=== Begin Enclosure ===
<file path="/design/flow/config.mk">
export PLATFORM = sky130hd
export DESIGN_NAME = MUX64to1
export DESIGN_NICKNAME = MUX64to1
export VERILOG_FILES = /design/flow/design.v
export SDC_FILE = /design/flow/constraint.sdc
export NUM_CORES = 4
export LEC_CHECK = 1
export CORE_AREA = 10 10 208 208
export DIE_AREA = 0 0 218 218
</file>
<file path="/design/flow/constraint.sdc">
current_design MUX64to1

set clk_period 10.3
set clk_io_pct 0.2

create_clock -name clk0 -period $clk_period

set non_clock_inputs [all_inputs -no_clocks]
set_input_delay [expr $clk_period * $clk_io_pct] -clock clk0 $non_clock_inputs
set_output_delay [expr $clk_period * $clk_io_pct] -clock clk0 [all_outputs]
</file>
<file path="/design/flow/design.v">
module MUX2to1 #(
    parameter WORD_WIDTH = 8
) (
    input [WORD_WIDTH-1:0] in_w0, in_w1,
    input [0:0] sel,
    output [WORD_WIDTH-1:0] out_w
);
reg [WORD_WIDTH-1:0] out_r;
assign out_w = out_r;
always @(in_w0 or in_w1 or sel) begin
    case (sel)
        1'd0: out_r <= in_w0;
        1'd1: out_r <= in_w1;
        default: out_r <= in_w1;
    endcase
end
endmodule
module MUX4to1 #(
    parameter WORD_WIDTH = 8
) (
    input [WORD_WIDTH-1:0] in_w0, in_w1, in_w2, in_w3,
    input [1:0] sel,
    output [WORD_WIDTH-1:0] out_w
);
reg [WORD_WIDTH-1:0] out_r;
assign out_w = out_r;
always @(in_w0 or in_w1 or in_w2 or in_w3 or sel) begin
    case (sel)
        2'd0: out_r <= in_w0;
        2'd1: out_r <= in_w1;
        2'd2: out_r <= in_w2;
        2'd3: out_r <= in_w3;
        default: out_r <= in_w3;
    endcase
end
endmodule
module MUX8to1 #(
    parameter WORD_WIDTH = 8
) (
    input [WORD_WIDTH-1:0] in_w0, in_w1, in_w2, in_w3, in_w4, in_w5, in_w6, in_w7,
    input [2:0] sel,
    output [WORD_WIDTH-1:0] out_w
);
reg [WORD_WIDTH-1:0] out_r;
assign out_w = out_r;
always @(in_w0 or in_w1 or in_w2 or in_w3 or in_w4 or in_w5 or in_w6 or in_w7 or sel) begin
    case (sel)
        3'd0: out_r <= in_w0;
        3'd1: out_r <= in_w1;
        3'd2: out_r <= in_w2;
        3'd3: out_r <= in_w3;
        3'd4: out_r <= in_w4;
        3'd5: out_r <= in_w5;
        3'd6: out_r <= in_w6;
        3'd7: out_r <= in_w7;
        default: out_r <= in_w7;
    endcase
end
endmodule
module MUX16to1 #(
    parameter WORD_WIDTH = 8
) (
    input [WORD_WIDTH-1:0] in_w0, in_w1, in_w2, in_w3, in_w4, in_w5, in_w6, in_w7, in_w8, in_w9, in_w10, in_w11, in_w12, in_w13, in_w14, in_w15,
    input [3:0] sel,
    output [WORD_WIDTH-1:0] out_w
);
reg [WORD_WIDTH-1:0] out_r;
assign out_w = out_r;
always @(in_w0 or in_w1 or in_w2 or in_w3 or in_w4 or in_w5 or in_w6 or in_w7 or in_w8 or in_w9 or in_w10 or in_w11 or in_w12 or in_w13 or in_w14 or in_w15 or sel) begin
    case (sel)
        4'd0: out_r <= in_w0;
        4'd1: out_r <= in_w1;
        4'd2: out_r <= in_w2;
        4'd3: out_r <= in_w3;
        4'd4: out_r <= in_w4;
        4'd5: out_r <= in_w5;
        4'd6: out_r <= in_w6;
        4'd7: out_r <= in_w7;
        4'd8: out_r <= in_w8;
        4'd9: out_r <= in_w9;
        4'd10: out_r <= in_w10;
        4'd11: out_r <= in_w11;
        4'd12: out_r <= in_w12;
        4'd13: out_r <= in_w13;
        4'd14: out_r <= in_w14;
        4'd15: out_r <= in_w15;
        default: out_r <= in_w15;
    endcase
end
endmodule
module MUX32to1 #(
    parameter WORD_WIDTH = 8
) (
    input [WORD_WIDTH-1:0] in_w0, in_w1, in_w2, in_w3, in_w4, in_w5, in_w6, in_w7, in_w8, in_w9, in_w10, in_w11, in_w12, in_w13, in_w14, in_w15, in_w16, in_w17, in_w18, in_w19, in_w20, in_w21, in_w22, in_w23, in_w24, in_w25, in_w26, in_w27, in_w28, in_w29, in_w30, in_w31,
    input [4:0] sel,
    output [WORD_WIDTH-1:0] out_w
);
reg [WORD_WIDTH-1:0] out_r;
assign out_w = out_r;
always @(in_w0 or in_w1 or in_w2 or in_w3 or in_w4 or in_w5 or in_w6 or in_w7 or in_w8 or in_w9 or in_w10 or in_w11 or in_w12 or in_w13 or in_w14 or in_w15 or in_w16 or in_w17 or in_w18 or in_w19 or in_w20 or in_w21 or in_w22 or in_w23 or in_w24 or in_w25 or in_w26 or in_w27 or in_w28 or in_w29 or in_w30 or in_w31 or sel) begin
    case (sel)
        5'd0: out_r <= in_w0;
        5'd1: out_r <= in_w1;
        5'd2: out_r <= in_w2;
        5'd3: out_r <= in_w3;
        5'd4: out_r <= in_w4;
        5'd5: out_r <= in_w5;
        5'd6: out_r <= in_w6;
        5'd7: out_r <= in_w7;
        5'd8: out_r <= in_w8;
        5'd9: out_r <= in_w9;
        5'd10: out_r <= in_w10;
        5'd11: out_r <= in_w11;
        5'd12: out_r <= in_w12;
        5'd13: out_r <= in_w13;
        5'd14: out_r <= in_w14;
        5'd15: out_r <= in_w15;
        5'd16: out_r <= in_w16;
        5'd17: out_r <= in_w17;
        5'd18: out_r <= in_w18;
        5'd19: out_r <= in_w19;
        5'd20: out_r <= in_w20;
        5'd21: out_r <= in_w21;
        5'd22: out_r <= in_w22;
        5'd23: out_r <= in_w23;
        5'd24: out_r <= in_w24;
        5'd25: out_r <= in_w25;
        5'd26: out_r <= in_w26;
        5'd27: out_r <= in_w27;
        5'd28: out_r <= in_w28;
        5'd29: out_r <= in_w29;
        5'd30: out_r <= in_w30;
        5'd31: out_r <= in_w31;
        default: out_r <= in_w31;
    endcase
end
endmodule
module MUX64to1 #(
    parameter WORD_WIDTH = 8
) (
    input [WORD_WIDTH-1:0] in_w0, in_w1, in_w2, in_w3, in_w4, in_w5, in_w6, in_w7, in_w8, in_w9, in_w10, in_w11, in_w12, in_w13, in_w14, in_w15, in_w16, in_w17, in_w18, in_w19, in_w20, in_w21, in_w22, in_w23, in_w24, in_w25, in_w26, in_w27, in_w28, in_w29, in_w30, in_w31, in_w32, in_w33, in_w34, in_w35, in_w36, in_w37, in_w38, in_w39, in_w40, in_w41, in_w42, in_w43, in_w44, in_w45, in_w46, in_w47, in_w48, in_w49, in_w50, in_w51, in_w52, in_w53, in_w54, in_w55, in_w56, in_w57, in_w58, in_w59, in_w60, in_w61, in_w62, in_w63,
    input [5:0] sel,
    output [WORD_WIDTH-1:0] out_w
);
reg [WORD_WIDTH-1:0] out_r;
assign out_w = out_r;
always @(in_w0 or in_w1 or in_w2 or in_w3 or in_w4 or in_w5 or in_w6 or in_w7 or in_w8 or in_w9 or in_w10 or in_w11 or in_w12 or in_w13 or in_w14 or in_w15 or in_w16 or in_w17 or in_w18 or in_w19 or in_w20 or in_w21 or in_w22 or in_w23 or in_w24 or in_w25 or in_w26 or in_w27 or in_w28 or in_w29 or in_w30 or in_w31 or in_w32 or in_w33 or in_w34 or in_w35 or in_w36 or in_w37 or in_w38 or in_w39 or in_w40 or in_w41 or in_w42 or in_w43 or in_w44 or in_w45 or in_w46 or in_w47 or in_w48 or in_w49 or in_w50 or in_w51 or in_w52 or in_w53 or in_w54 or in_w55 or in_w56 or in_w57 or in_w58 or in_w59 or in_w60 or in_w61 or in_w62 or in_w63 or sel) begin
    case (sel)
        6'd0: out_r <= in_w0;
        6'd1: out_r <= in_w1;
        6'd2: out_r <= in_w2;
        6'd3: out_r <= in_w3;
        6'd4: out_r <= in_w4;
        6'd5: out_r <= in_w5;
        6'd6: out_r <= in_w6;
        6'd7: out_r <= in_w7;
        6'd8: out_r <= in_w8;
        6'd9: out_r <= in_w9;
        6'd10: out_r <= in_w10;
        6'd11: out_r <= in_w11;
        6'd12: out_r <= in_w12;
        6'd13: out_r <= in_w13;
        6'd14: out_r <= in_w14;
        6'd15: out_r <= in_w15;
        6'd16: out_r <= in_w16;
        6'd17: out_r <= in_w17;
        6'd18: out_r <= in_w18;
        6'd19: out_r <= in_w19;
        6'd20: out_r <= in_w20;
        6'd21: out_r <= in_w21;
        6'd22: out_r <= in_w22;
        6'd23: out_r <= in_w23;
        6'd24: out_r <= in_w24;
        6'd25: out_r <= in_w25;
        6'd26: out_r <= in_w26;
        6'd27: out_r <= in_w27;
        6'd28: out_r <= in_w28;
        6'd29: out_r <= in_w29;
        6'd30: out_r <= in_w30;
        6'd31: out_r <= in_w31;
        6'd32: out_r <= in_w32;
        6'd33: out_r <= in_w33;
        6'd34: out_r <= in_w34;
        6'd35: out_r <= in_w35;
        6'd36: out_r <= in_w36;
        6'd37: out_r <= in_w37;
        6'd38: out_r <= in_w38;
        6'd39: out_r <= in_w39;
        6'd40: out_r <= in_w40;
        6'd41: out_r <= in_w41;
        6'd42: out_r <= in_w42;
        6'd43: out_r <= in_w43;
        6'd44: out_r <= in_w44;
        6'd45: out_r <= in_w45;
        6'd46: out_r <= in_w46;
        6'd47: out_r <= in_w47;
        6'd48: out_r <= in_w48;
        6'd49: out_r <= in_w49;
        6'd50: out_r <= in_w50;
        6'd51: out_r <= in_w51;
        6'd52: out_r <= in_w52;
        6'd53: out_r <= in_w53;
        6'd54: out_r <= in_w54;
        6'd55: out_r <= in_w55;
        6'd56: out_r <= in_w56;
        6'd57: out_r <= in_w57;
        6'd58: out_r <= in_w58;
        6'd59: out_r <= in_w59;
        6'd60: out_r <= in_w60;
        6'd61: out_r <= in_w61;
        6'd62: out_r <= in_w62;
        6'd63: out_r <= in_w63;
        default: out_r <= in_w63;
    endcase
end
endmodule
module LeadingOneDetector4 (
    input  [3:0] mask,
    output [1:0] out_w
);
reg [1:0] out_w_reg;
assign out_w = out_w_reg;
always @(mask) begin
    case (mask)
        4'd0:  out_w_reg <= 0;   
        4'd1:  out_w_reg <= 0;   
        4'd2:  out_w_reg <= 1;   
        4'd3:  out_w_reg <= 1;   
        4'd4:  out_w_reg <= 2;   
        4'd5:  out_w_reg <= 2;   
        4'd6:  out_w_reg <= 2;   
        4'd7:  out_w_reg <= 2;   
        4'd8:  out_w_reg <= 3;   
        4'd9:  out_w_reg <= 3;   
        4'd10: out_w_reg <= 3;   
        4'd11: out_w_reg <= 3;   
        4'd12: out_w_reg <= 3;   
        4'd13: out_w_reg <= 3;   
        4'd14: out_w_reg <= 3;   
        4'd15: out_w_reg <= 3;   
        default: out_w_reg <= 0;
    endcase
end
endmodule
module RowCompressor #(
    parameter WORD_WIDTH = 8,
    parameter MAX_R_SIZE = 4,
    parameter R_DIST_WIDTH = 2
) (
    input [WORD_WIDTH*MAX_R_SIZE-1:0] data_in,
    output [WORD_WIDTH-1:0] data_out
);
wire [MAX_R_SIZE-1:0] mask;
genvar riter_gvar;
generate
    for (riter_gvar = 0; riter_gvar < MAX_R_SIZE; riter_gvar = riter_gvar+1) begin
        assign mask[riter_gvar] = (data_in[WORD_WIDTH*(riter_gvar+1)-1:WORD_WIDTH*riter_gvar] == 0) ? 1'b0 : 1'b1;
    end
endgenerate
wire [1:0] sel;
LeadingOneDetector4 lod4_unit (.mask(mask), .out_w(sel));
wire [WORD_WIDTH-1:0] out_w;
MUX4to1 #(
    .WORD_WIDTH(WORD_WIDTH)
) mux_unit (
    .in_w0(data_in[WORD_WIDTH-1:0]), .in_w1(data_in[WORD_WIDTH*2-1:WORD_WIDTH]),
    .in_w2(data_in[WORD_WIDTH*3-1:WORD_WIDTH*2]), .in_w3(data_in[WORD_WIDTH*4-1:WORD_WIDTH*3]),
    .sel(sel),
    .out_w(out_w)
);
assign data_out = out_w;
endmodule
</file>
=== End Enclosure ===
From the data above, output only the lines between the line containing "5'd1: out_r <= in_w1;" and the line containing "5'd13: out_r <= in_w13;", inclusive, exactly as written.

        5'd1: out_r <= in_w1;
        5'd2: out_r <= in_w2;
        5'd3: out_r <= in_w3;
        5'd4: out_r <= in_w4;
        5'd5: out_r <= in_w5;
        5'd6: out_r <= in_w6;
        5'd7: out_r <= in_w7;
        5'd8: out_r <= in_w8;
        5'd9: out_r <= in_w9;
        5'd10: out_r <= in_w10;
        5'd11: out_r <= in_w11;
        5'd12: out_r <= in_w12;
        5'd13: out_r <= in_w13;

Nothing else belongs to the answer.